■ Task requirements
Give again, word for word, every line in the entries below from the line with "flops: 1 / 0.38" up to and including the line with "timing repair buffer", and no other line.

■ Records for this task
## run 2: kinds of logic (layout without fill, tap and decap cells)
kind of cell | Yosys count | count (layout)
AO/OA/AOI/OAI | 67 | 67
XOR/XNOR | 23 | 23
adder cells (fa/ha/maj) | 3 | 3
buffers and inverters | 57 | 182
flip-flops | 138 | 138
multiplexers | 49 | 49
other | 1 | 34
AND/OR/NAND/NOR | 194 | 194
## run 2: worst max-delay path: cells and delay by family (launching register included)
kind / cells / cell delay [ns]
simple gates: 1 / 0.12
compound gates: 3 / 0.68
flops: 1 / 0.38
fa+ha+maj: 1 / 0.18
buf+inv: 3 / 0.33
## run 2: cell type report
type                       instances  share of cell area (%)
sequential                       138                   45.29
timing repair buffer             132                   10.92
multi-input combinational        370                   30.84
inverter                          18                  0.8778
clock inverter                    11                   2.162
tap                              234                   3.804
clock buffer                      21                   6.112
**config.mk**
```make
export PLATFORM = sky130hd
export DESIGN_NAME = ldc_ctrl
export DESIGN_NICKNAME = d
export VERILOG_FILES = /design/src/hw/ldc_pkg.sv /design/src/hw/ldc_ctrl.sv
export VERILOG_INCLUDE_DIRS = /design/src /design/src/hw
export SDC_FILE = /design/constraint.sdc
export NUM_CORES = 1
export LEC_CHECK = 0
export BUFFER_PORTS_ARGS = -buffer_cell sky130_fd_sc_hd__buf_2
export CORE_ASPECT_RATIO = 0.8
export CORE_UTILIZATION = 46
export CTS_CLUSTER_SIZE = 24
export DETAILED_ROUTE_END_ITERATION = 8
export HOLD_SLACK_MARGIN = 0.1
export PLACE_DENSITY = 0.61
export SETUP_SLACK_MARGIN = 0.5
export SLEW_MARGIN = 20
export SYNTH_ARGS = -nofsm -noshare
export SYNTH_HDL_FRONTEND = slang
export SYNTH_SLANG_ARGS = --single-unit
```
**constraint.sdc**
```tcl
create_clock -name pclk -period 14.2 [get_ports pclk]
set_input_delay 1.42 -clock pclk [delete_from_list [all_inputs] [get_ports pclk]]
set_output_delay 1.42 -clock pclk [all_outputs]
set_load 0.01 [all_outputs]
```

■ Task result
flops: 1 / 0.38
fa+ha+maj: 1 / 0.18
buf+inv: 3 / 0.33
## run 2: cell type report
type                       instances  share of cell area (%)
sequential                       138                   45.29
timing repair buffer             132                   10.92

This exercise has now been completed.